The typical usage therefore involves connecting to a login node, making sure data are stored on the right filesystems and software are available, and then submitting jobs. The jobs are dispatched to the compute nodes by the resource manager based on the adequation between the resources resquested by the job and those offered by the compute nodes.
Warning
On a cluster, you do not run the computations on the login node. Computations belong on the compute nodes, when, and where decided by the scheduler.
Inside a compute node, the computation is carried on by the processors. A processor looks like this:
A typical compute node has one, two, or four sockets on the motherboard, that each can host a processor. The processors are made of multiple cores, that can be though of as independent computing units, each one being in turn possibly “divided” into two hardware threads.
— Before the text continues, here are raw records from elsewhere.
[src/rtl/fx2_slave_fifo_ctrl.sv]
// FPGA-side master of the FX2 slave-FIFO bus: parses the 8-word command header,
// moves words between the FX2 FIFOs and the terminal bus, returns acks. Option: FX2_READ_CHECKSUM_EN.
module fx2_slave_fifo_ctrl #(
    parameter logic [1:0]  EP_OUT_ADDR = 2'd0,
    parameter logic [1:0]  EP_IN_ADDR  = 2'd2,
    parameter logic [7:0]  MAGIC       = 8'hC3,
    parameter logic [15:0] ACK_WORD    = 16'hAA55
) (
    input  logic        ifclk,
    input  logic        resetb,
    input  logic [15:0] fd_in,
    output logic [15:0] fd_out,
    output logic        fd_oe,
    input  logic        empty_b,
    input  logic        full_b,
    input  logic        cmd_b,
    output logic        slrd_b,
    output logic        slwr_b,
    output logic        sloe_b,
    output logic [1:0]  fifoaddr,
    output logic        pktend_b,
    output logic [15:0] di_term_addr,
    output logic [31:0] di_reg_addr,
    output logic [31:0] di_len,
    output logic        di_read_mode,
    output logic        di_write_mode,
    output logic        di_read_req,
    input  logic        di_read_rdy,
    input  logic        di_read_valid,
    input  logic [15:0] di_reg_datao,
    output logic        di_write,
    input  logic        di_write_rdy,
    output logic [15:0] di_reg_datai,
    output logic [3:0]  status
);

    typedef enum logic [3:0] {
        S_IDLE      = 4'd0,
        S_OE_SETUP  = 4'd1,
        S_HDR       = 4'd2,
        S_CMD_DEC   = 4'd3,
        S_RD_DATA   = 4'd4,
        S_WR_DATA   = 4'd5,
        S_ACK       = 4'd6,
        S_PKTEND    = 4'd7,
        S_WAIT_FLAG = 4'd8,
        S_ERR       = 4'd9
    } state_t;

    state_t      state_q;
    logic [2:0]  hdr_idx_q;
    logic [7:0]  magic_q;
    logic [7:0]  cmd_q;
    logic [15:0] w7_q;
    logic [15:0] term_q;
    logic [31:0] reg_q;
    logic [31:0] len_q;
    logic [31:0] words_q;
    logic [31:0] cnt_q;
    logic [31:0] req_cnt_q;
    logic [1:0]  out_q;
    logic [1:0]  bcnt_q;
    logic        wptr_q;
    logic        rptr_q;
    logic [15:0] buf_q [2];
    logic [1:0]  ack_idx_q;
    logic        is_rd_q;
    logic        fd_oe_q;
    logic        sloe_b_q;
    logic [1:0]  fifoaddr_q;
    logic        pktend_b_q;
    logic        rd_mode_q;
    logic        wr_mode_q;
    logic        di_write_q;
    logic [15:0] datai_q;

    logic [31:0] words_w;
    logic        hdr_rd, wr_rd, err_rd;
    logic        rd_issue, rd_push, rd_pop, ack_wr;
    logic [1:0]  ack_last;
    logic [15:0] ack_word;
    logic [15:0] csum_w;

    // (len + 1) >> 1 written so it cannot overflow at len = 32'hFFFFFFFF
    assign words_w = {1'b0, len_q[31:1]} + {31'd0, len_q[0]};

    // Strobes are registered intent qualified by the live FX2 flags, so a FIFO is
    // never touched in a cycle where its flag forbids it.
    assign hdr_rd = (state_q == S_HDR) && empty_b;
    assign wr_rd  = (state_q == S_WR_DATA) && empty_b && di_write_rdy && (cnt_q != words_q);
    assign err_rd = (state_q == S_ERR) && empty_b;

    // Terminal handshake: di_read_req is accepted in any cycle di_read_rdy is high;
    // each accepted request returns exactly one di_read_valid beat later.
    // out_q counts requests whose word has not yet left the skid buffer, which
    // bounds buffer occupancy to its two entries.
    assign rd_issue = (state_q == S_RD_DATA) && di_read_rdy && (req_cnt_q != words_q) && (out_q < 2'd2);
    assign rd_push  = (state_q == S_RD_DATA) && di_read_valid;
    assign rd_pop   = (state_q == S_RD_DATA) && (bcnt_q != 2'd0) && full_b;
    assign ack_wr   = (state_q == S_ACK) && full_b;
    assign ack_last = is_rd_q ? 2'd1 : 2'd3;

`ifdef FX2_READ_CHECKSUM_EN
    logic [15:0] csum_q;
    always_ff @(posedge ifclk or negedge resetb) begin
        if (!resetb) begin
            csum_q <= 16'h0000;
        end else if (state_q == S_CMD_DEC) begin
            csum_q <= 16'h0000;
        end else if (rd_pop) begin
            csum_q <= csum_q + buf_q[rptr_q];
        end
    end
    assign csum_w = csum_q;
`else
    assign csum_w = 16'h0000;
`endif

    always_comb begin
        ack_word = 16'h0000;
        if (is_rd_q) begin
            if (ack_idx_q == 2'd0) ack_word = csum_w;
        end else begin
            case (ack_idx_q)
                2'd0:    ack_word = ACK_WORD;
                2'd2:    ack_word = cnt_q[15:0];
                2'd3:    ack_word = cnt_q[31:16];
                default: ack_word = 16'h0000;
            endcase
        end
    end

    always_comb begin
        fd_out = 16'h0000;
        if (state_q == S_RD_DATA)  fd_out = buf_q[rptr_q];
        else if (state_q == S_ACK) fd_out = ack_word;
    end

    always_ff @(posedge ifclk or negedge resetb) begin
        if (!resetb) begin
            state_q    <= S_IDLE;
            hdr_idx_q  <= 3'd0;
            magic_q    <= 8'h00;
            cmd_q      <= 8'h00;
            w7_q       <= 16'h0000;
            term_q     <= 16'h0000;
            reg_q      <= 32'h0;
            len_q      <= 32'h0;
            words_q    <= 32'h0;
            cnt_q      <= 32'h0;
            req_cnt_q  <= 32'h0;
            out_q      <= 2'd0;
            bcnt_q     <= 2'd0;
            wptr_q     <= 1'b0;
            rptr_q     <= 1'b0;
            buf_q[0]   <= 16'h0000;
            buf_q[1]   <= 16'h0000;
            ack_idx_q  <= 2'd0;
            is_rd_q    <= 1'b0;
            fd_oe_q    <= 1'b0;
            sloe_b_q   <= 1'b1;
            fifoaddr_q <= EP_OUT_ADDR;
            pktend_b_q <= 1'b1;
            rd_mode_q  <= 1'b0;
            wr_mode_q  <= 1'b0;
            di_write_q <= 1'b0;
            datai_q    <= 16'h0000;
        end else begin
            di_write_q <= 1'b0;
            if (rd_issue) req_cnt_q <= req_cnt_q + 32'd1;
            if (rd_push) begin
                buf_q[wptr_q] <= di_reg_datao;
                wptr_q        <= ~wptr_q;
            end
            if (rd_pop) begin
                rptr_q <= ~rptr_q;
                cnt_q  <= cnt_q + 32'd1;
            end
            bcnt_q <= bcnt_q + {1'b0, rd_push} - {1'b0, rd_pop};
            out_q  <= out_q + {1'b0, rd_issue} - {1'b0, rd_pop};

            case (state_q)
                S_IDLE: begin
                    if (!cmd_b) begin
                        state_q    <= S_OE_SETUP;
                        fifoaddr_q <= EP_OUT_ADDR;
                        sloe_b_q   <= 1'b0;
                        hdr_idx_q  <= 3'd0;
                    end
                end
                S_OE_SETUP: state_q <= S_HDR;
                S_HDR: begin
                    if (hdr_rd) begin
                        case (hdr_idx_q)
                            3'd0: begin magic_q <= fd_in[15:8]; cmd_q <= fd_in[7:0]; end
                            3'd1: term_q        <= fd_in;
                            3'd2: reg_q[15:0]   <= fd_in;
                            3'd3: reg_q[31:16]  <= fd_in;
                            3'd4: len_q[15:0]   <= fd_in;
                            3'd5: len_q[31:16]  <= fd_in;
                            3'd7: w7_q          <= fd_in;
                            default: ;
                        endcase
                        hdr_idx_q <= hdr_idx_q + 3'd1;
                        if (hdr_idx_q == 3'd7) state_q <= S_CMD_DEC;
                    end
                end
                S_CMD_DEC: begin
                    words_q   <= words_w;
                    cnt_q     <= 32'h0;
                    req_cnt_q <= 32'h0;
                    out_q     <= 2'd0;
                    bcnt_q    <= 2'd0;
                    wptr_q    <= 1'b0;
                    rptr_q    <= 1'b0;
                    ack_idx_q <= 2'd0;
                    is_rd_q   <= (cmd_q == 8'd1);
                    if (magic_q != MAGIC || w7_q != ACK_WORD || (cmd_q != 8'd1 && cmd_q != 8'd2)) begin
                        state_q <= S_ERR;
                    end else if (words_w == 32'h0) begin
                        state_q    <= S_ACK;
                        sloe_b_q   <= 1'b1;
                        fifoaddr_q <= EP_IN_ADDR;
                        fd_oe_q    <= 1'b1;
                    end else if (cmd_q == 8'd1) begin
                        state_q    <= S_RD_DATA;
                        sloe_b_q   <= 1'b1;
                        fifoaddr_q <= EP_IN_ADDR;
                        fd_oe_q    <= 1'b1;
                        rd_mode_q  <= 1'b1;
                    end else begin
                        state_q   <= S_WR_DATA;
                        wr_mode_q <= 1'b1;
                    end
                end
                S_RD_DATA: begin
                    if (cnt_q == words_q) begin
                        state_q   <= S_ACK;
                        rd_mode_q <= 1'b0;
                    end
                end
                S_WR_DATA: begin
                    if (wr_rd) begin
                        di_write_q <= 1'b1;
                        datai_q    <= fd_in;
                        cnt_q      <= cnt_q + 32'd1;
                    end else if (cnt_q == words_q) begin
                        // reached only after the last di_write pulse has been issued
                        state_q    <= S_ACK;
                        wr_mode_q  <= 1'b0;
                        sloe_b_q   <= 1'b1;
                        fifoaddr_q <= EP_IN_ADDR;
                        fd_oe_q    <= 1'b1;
                    end
                end
                S_ACK: begin
                    if (ack_wr) begin
                        ack_idx_q <= ack_idx_q + 2'd1;
                        if (ack_idx_q == ack_last) begin
                            state_q    <= S_PKTEND;
                            pktend_b_q <= 1'b0;
                        end
                    end
                end
                S_PKTEND: begin
                    state_q    <= S_WAIT_FLAG;
                    pktend_b_q <= 1'b1;
                    fd_oe_q    <= 1'b0;
                    fifoaddr_q <= EP_OUT_ADDR;
                end
                S_WAIT_FLAG: if (cmd_b) state_q <= S_IDLE;
                S_ERR: begin
                    if (cmd_b) begin
                        state_q  <= S_IDLE;
                        sloe_b_q <= 1'b1;
                    end
                end
                default: state_q <= S_IDLE;
            endcase
        end
    end

    assign slrd_b        = ~(hdr_rd | wr_rd | err_rd);
    assign slwr_b        = ~(rd_pop | ack_wr);
    assign fd_oe         = fd_oe_q;
    assign sloe_b        = sloe_b_q;
    assign fifoaddr      = fifoaddr_q;
    assign pktend_b      = pktend_b_q;
    assign di_term_addr  = term_q;
    assign di_reg_addr   = reg_q;
    assign di_len        = len_q;
    assign di_read_mode  = rd_mode_q;
    assign di_write_mode = wr_mode_q;
    assign di_read_req   = rd_issue;
    assign di_write      = di_write_q;
    assign di_reg_datai  = datai_q;
    assign status        = state_q;

endmodule

[config.mk]
export PLATFORM = sky130hd
export DESIGN_NAME = fx2_slave_fifo_ctrl
export DESIGN_NICKNAME = d
export VERILOG_FILES = /design/src/rtl/fx2_slave_fifo_ctrl.sv
export SDC_FILE = /design/constraint.sdc
export NUM_CORES = 1
export LEC_CHECK = 0
export BUFFER_PORTS_ARGS = -buffer_cell sky130_fd_sc_hd__buf_4
export CAP_MARGIN = 30
export CORE_UTILIZATION = 48
export DETAILED_ROUTE_END_ITERATION = 6
export PLACE_DENSITY = 0.68
export SLEW_MARGIN = 20
export SYNTH_ARGS = -nofsm -noshare
export SYNTH_HDL_FRONTEND = slang
export SYNTH_SLANG_ARGS = --single-unit
[constraint.sdc]
create_clock -name ifclk -period 4.4 [get_ports ifclk]
set_clock_uncertainty 0.05 [all_clocks]
set_input_delay 0.22 -clock ifclk [delete_from_list [all_inputs] [get_ports ifclk]]
set_output_delay 0.22 -clock ifclk [all_outputs]
set_load 0.05 [all_outputs]
### After elaboration in Yosys (flattened, before gate mapping)

Index checks and enable logic that the tools add are counted.

* logic and storage cells: 211
* output and inout port bits: 127
* bits in registers: 280
* input port bits: 40

* eq/ne operators: 41
* add/sub/neg operators: 9
* reduce and logical (&&, ||, !) cells: 50
* $lt $le $gt $ge: 4
* bitwise gates (word level): 9
* multiplexer cells: 69

Operators by type and width (number)
* $mux W32: 4
* $mux W16: 7
* $add A32 B1 Y32 const B: 2
* $ne A32 B32 Y1: 2
* $pmux W32 S2: 1
* $pmux W16 S3: 1
* $mux W4: 9
* $pmux W4 S9: 1
* $add A31 B1 Y32: 1
* $bwmux W32: 1
* $eq A32 B32 Y1: 1
* $logic_not A32 Y1: 1
* $reduce_and A3 Y1: 9
* $mux W1: 23
* $mux W2: 11
* $ne A2 B2 Y1 const B: 9
* $reduce_bool A2 Y1: 9
* $demux W16 S1: 1
* $eq A4 B3 Y1 const B: 4
* $ne A16 B16 Y1 const B: 1
* $logic_and A1 B1 Y1: 14
* $reduce_and A7 Y1: 2
* $reduce_and A6 Y1: 2
* $ne A2 B1 Y1 const B: 5
* other kinds (39): 61

### Longest topological paths before layout

* depth in word-level cells: 7
* depth in mapped cells: 13
* gate-level depth less buffers: 10

### Worst setup path after synthesis

OpenSTA, ideal clock, no wires.

* path type: reg-to-reg
* from: register len_q[1], in the netlist di_len[1]
* to: register state_q[1], in the netlist status[1]
* required time: 4.286 ns
* slack: 0.859 ns
* cell stages (with the launch flop): 12
* library setup time: 0.064 ns
* arrival time: 3.426 ns
* clock period less this slack: 3.541 ns
* buffers on the path: 1
* cell sequence: dfrtp_1 -> ha_1 -> ha_1 -> nand4_4 -> or3_1 -> buf_6 -> o31ai_4 -> o2111ai_1 -> or4_4 -> or3_4 -> nor4b_2 -> o21a_1

* cells in the longest elaborated chain, start to end: 5

Ends and longest elaborated chain
* from (decl): RTL line 57 `logic [31:0] len_q;`
* from (signal assigned): RTL line 199 `3'd4: len_q[15:0] <= fd_in;`
* $add A31 B1 Y32: RTL line 85 `assign words_w = {1'b0, len_q[31:1]} + {31'd0, len_q[0]};`
* $logic_not A32 Y1: RTL line 220 `end else if (words_w == 32'h0) begin`
* $mux W2: RTL line 220
* $mux W4: RTL line 218 `if (magic_q != MAGIC || w7_q != ACK_WORD || (cmd_q != 8'd1 && cmd_q != 8'd2)) begin`
* $pmux W4 S9: RTL line 182 `case (state_q)`
* to (signal assigned): RTL line 185 `state_q <= S_OE_SETUP;`
* to (signal assigned): RTL line 219 `state_q <= S_ERR;`
* to (signal assigned): RTL line 221 `state_q <= S_ACK;`
* to (decl): RTL line 50 `state_t state_q;`

No other way between the ends.
A chain may end at the register's enable or synchronous reset.

### Final worst setup path

* from: register len_q[0], in the netlist di_len[0]
* to: register wr_mode_q, in the netlist di_write_mode

* cells in the longest elaborated chain, start to end: 4

Ends and longest elaborated chain
* $add A31 B1 Y32: RTL line 85
* $logic_not A32 Y1: RTL line 220
* $ne A2 B2 Y1 (no line)
* $reduce_and A6 Y1 (no line)
* to (signal assigned): RTL line 165 `wr_mode_q <= 1'b0;`
* to (signal assigned): RTL line 233 `wr_mode_q <= 1'b1;`
* to (signal assigned): RTL line 250 `wr_mode_q <= 1'b0;`
* to (decl): RTL line 73 `logic wr_mode_q;`

No other way between the ends.

==> flow_summary.toml <==
[sta]
timing.final.hold_violations = 0
final_min_period_over_clock_period = 0.796
post-route-min-period_ns = 3.50
finalSetupTns_ns = 0
finalMaxSlewViolations = 0
max_freq_mhz = 286
relSlewSlack = 0.391
setup_violations = 0
grt_setup_unrepaired = "no"
tightestPinTransition_ns = 0.912

[pwr]
power_frac_clock = 0.285
vdd.ir_drop.worst_mv = 0.526
cellPowerDensity_mw_per_mm2 = 525
seqPwrFrac = 0.384
combinationalPowerShare = 0.331
net-switching-power_w = 0.00337
power.internal_w = 0.00553
total_leakage_power_nw = 8.02
swShare = 0.378

[clocking]
clkLatencyLatePin_ns = 0.58
cts_max_path_buffers = 3
tritoncts = "done"
clock-sinks = 279
clk_transition_reported_paths_ns = 0.06
tritoncts.num_buffers = 30
htree_num_levels = 1
cts.root.buffer_cell = "sky130_fd_sc_hd__clkbuf_16"
post_cts_buffers = 0

[global_routing]
groute.usage.overall = 0.240
met3_usage = 0.0442
grt_util_met1 = 0.328
grt.overflow.total = 0
global_route.usage.met2 = 0.396
number_of_antenna_violations_at_the_first_check_in_global_routing = 0
grt_first_pass_wirelength_mm = 57.7
number_of_global_route_vias_before_repair = 10500
grt_most_used_layer = "met2"
largest_net_degree_at_the_start_of_global_routing = 108

[job]
cap_viol_max_count = 0

[place]
routabilityCongestion = 0.882
dp_hpwl_mm = 25.3
port-buffer-count = 165
detailed_place.area_mm2 = 0.0156

[die]
rows = 62
initial_core_util = 0.488
dieHeight_um = 173
boundaryPins = 167
core_area_mm2 = 0.0287
die_area_mm2 = 0.0299
die-width_um = 173

[logic_synthesis]
post_synthesis_sequential_area_ratio = 0.498
syn_nets = 1330
yosysWarningCount = 0
syn-instance-count = 1273
synth_enable_flop_cells = 0
syn_area_mm2 = 0.0140
synth_area_per_cell_um2 = 11.0
synth_cell_type_count = 68
synthArstFlopShare = 1.00
synth_top_flop_cell = "sky130_fd_sc_hd__dfrtp_1"
synth_seq_cells = 279

[setup_path]
critical_path_buf_inv_count = 0
timing.critical_path.mode_cell = "sky130_fd_sc_hd__ha_1"
critical_path.max_fanout = 9
critical_path_arrival_ns = 3.89
type_of_element_launching_the_critical_path = "flip-flop"
path_delay_family = "simple AND/OR/NAND/NOR gates"
timing.setup.critical_path_class = "reg -> reg"
crit_path_cell_chain = "ha_1 > ha_1 > nand4_4 > or3_1 > o21ai_0 > nand4_1 > or4_4 > or3_4 > o2111ai_1 > a21oi_1"
cp_slowest_stage_delay_ns = 0.58
slowest_library_cell_on_the_worst_path = "sky130_fd_sc_hd__or3_1"
crit_required_ns = 4.79
critPathCaptureType = "flip-flop"

[detailed_routing]
drt_pass1_iterations = 7
vias_per_cell = 5.64
drt_iter0_markers = 627
routed_wirelength_mm = 35.9
remaining_drc_errors = 0
drt.antenna.violating_nets = 0
avgRoutedWirePerCell_um = 19.3
vias = 10500

[worst_hold_path]
worst_hold_path_type = "in -> async"

[layout]
flow.area_growth_from_synthesis_pct = 20.9
finalNetCount = 1511
layout.cell_area.non_filler_mm2 = 0.0169
ratio_of_cells_with_drive_above_1_in_the_final_layout = 0.263
insertedDiodeCount = 0

[outcome]
run_status = "complete, no violations"
[power groups by stage]
stage / Clock (W) / Sequential [W] / Combinational (W)
2_1_floorplan: 0 / 0.00416 / 0.00124
3_3_place_gp: 0 / 0.00343 / 0.00290
3_5_place_dp: 0 / 0.00345 / 0.00293
4_1_cts: 0.00258 / 0.00341 / 0.00297
5_1_grt: 0.00269 / 0.00346 / 0.00315
6_report: 0.00254 / 0.00342 / 0.00295
[cells in the mapped netlist (5+ instances only)]
master	count	share of area
sky130_fd_sc_hd__nor2_1	95	0.025
sky130_fd_sc_hd__buf_4	5	0.0027
sky130_fd_sc_hd__or3_1	20	0.0089
sky130_fd_sc_hd__nand3_1	46	0.016
sky130_fd_sc_hd__or4_1	5	0.0027
sky130_fd_sc_hd__a21oi_1	20	0.0071
sky130_fd_sc_hd__o21ai_0	70	0.025
sky130_fd_sc_hd__inv_1	22	0.0059
sky130_fd_sc_hd__o2111ai_1	7	0.0044
sky130_fd_sc_hd__a22o_1	9	0.0056
sky130_fd_sc_hd__dfrtp_1	277	0.49
sky130_fd_sc_hd__buf_6	8	0.0064
sky130_fd_sc_hd__xor2_1	81	0.051
sky130_fd_sc_hd__xnor2_1	72	0.045
sky130_fd_sc_hd__a22oi_1	10	0.0054
sky130_fd_sc_hd__nor3_1	15	0.0054
sky130_fd_sc_hd__o31ai_1	6	0.0032
sky130_fd_sc_hd__mux2_1	18	0.014
sky130_fd_sc_hd__and4_1	13	0.0081
sky130_fd_sc_hd__o22ai_1	8	0.0036
sky130_fd_sc_hd__nor4_1	17	0.0076
sky130_fd_sc_hd__a31oi_1	7	0.0031
sky130_fd_sc_hd__nand2_1	95	0.025
sky130_fd_sc_hd__and3_1	18	0.0080
sky130_fd_sc_hd__a211oi_1	5	0.0027
sky130_fd_sc_hd__ha_1	17	0.015
sky130_fd_sc_hd__mux2_2	143	0.11
sky130_fd_sc_hd__clkbuf_1	52	0.014
sky130_fd_sc_hd__and2_1	5	0.0022
sky130_fd_sc_hd__nand4_1	28	0.012
sky130_fd_sc_hd__mux2i_1	21	0.015
[cell type report]
class	instances	area [µm²]
fillers	2452	11800
flip-flops and latches	279	6980
multi-input cells	904	6640
repair buffers	216	1750
clock buffers	45	887
well taps	384	480
clock inverters	7	113
inverters	23	86.3
[routing by layer]
metal	wire, µm	share of wire
met5	0	0
met4	958	0.027
met3	2100	0.058
met2	16900	0.47
met1	15900	0.44
[state kept, by name (all words and copies together), names as in the netlist, 2 cells and up]
register	flops
words_q	32
di_term_addr	16
bcnt_q	2
cnt_q	32
hdr_idx_q	3
di_reg_addr	32
buf_q	32
magic_q	8
di_len	32
req_cnt_q	32
ack_idx_q	2
cmd_q	8
out_q	2
status	4
w7_q	16
di_reg_datai	16
[worst reg2reg max path, stage by stage, from the launching register on]
cell	delay (ns)
sky130_fd_sc_hd__dfrtp_1	0.36
sky130_fd_sc_hd__ha_1	0.25
sky130_fd_sc_hd__ha_1	0.32
sky130_fd_sc_hd__nand4_4	0.13
sky130_fd_sc_hd__or3_1	0.58
sky130_fd_sc_hd__o21ai_0	0.29
sky130_fd_sc_hd__nand4_1	0.13
sky130_fd_sc_hd__or4_4	0.56
sky130_fd_sc_hd__or3_4	0.40
sky130_fd_sc_hd__o2111ai_1	0.19
sky130_fd_sc_hd__a21oi_1	0.09
[what timing repair did]
action,in CTS,in global routing
hold endpoints to repair,253,0
resized for setup,0,0
hold buffers,37,0
[per-stage QoR]
step	utilization	power, W	cells	setup slack [ns]	hold slack (ns)
6_report	0.590	0.00890	1858	0.900	0.228
5_1_grt	0.590	0.00930	1858	0.610	0.277
4_1_cts	0.590	0.00895	1857	0.904	0.247
3_5_place_dp	0.542	0.00638	1768	0.869	0.248
3_3_place_gp	0.542	0.00633	1768	1.01	0.250
2_1_floorplan	-	0.00541	1273	0.859	-0.126
[cells by family after synthesis]
group / Yosys count / share of synthesized area
buffers and inverters: 90 / 0.0298
AO/OA/AOI/OAI: 159 / 0.0706
multiplexers: 182 / 0.144
XOR/XNOR: 153 / 0.0956
AND/OR/NAND/NOR: 392 / 0.146
adder cells (fa/ha/maj): 17 / 0.0152
other: 1 / 0.000268
flip-flops: 279 / 0.498
[final timing paths]
path                            slack, ns          from            end  cells after the start
worst max-delay path                 0.90     di_len[0]  di_write_mode                     10
worst min-delay path                 0.23        resetb  req_cnt_q[12]                      2
worst max register to register       0.90     di_len[0]  di_write_mode                     10
worst min register to register       0.43      w7_q[13]       w7_q[13]                      1
max in group asynchronous            3.03        resetb   hdr_idx_q[0]                      3
min in group ifclk                   0.26  di_write_rdy       di_write                      4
Hardware threads are a technology designed to hide the latencies of the memory and feed the compute units fast enough to keep them busy all the time. It can be activated or deactivated depending on the cluster. Depending on the workload, it can benefit or slightly harm the computations times.
Compute nodes also provide volatile working memory, or RAM, where data are stored when they are being processed or produced, before they are enventually saved to permanent storage (disks).
Compute nodes can also offer accelerators, such as GPUs, which are pieces of hardware where heavy computations can be offloaded. GPUs are often much more powerfull than regular processors, but do not have the same flexibility and require specific programming skills.
Gathering cluster information¶
Slurm offers the sinfo
command to get an overview of the resources
offered by the cluster.
By default, sinfo
lists the partitions that are available. A
partition is a set of compute nodes (computers dedicated to...
computing) grouped logically based on either physical properties of the hardware
or job scheduling policies. Typical examples include partitions dedicated to
debugging where only small and short jobs can be scheduled, or partitions
dedicated to visualization with nodes equipped with specific graphic cards.
# sinfo
PARTITION AVAIL TIMELIMIT NODES STATE NODELIST
batch up infinite 2 alloc node[08-09]
batch up infinite 6 idle node[10-16]
debug* up 30:00 8 idle node[01-07]
In the above example, we see two partitions, named batch and debug.
The latter is the default partition as it is marked with an asterisk.
All nodes of the debug partition are idle, while two of the batch
partition are being used. The nodes in this example are named node01
to node16
.
The sinfo
command also lists the time limit (column TIMELIMIT
) to which
jobs are subject. On every cluster, jobs are limited to a maximum run time, to
allow job rotation and let every user a chance to see their job being started.
Generally, the larger the cluster, the smaller the maximum allowed time.
If the output of the sinfo
command is organised differently from the above,
it probably means default options are set through environment variables or
wrappers are used at your site to provide more suitable defaults. Or you could have a different Slurm version.
The command sinfo
can output the information in a node-oriented fashion,
with the argument -N
.
# sinfo -N -l
NODELIST NODES PARTITION STATE CPUS S:C:T MEMORY TMP_DISK WEIGHT AVAIL_FE REASON
node[01-02] 2 debug* idle 32 2:8:2 3448 38536 16 Intel (null)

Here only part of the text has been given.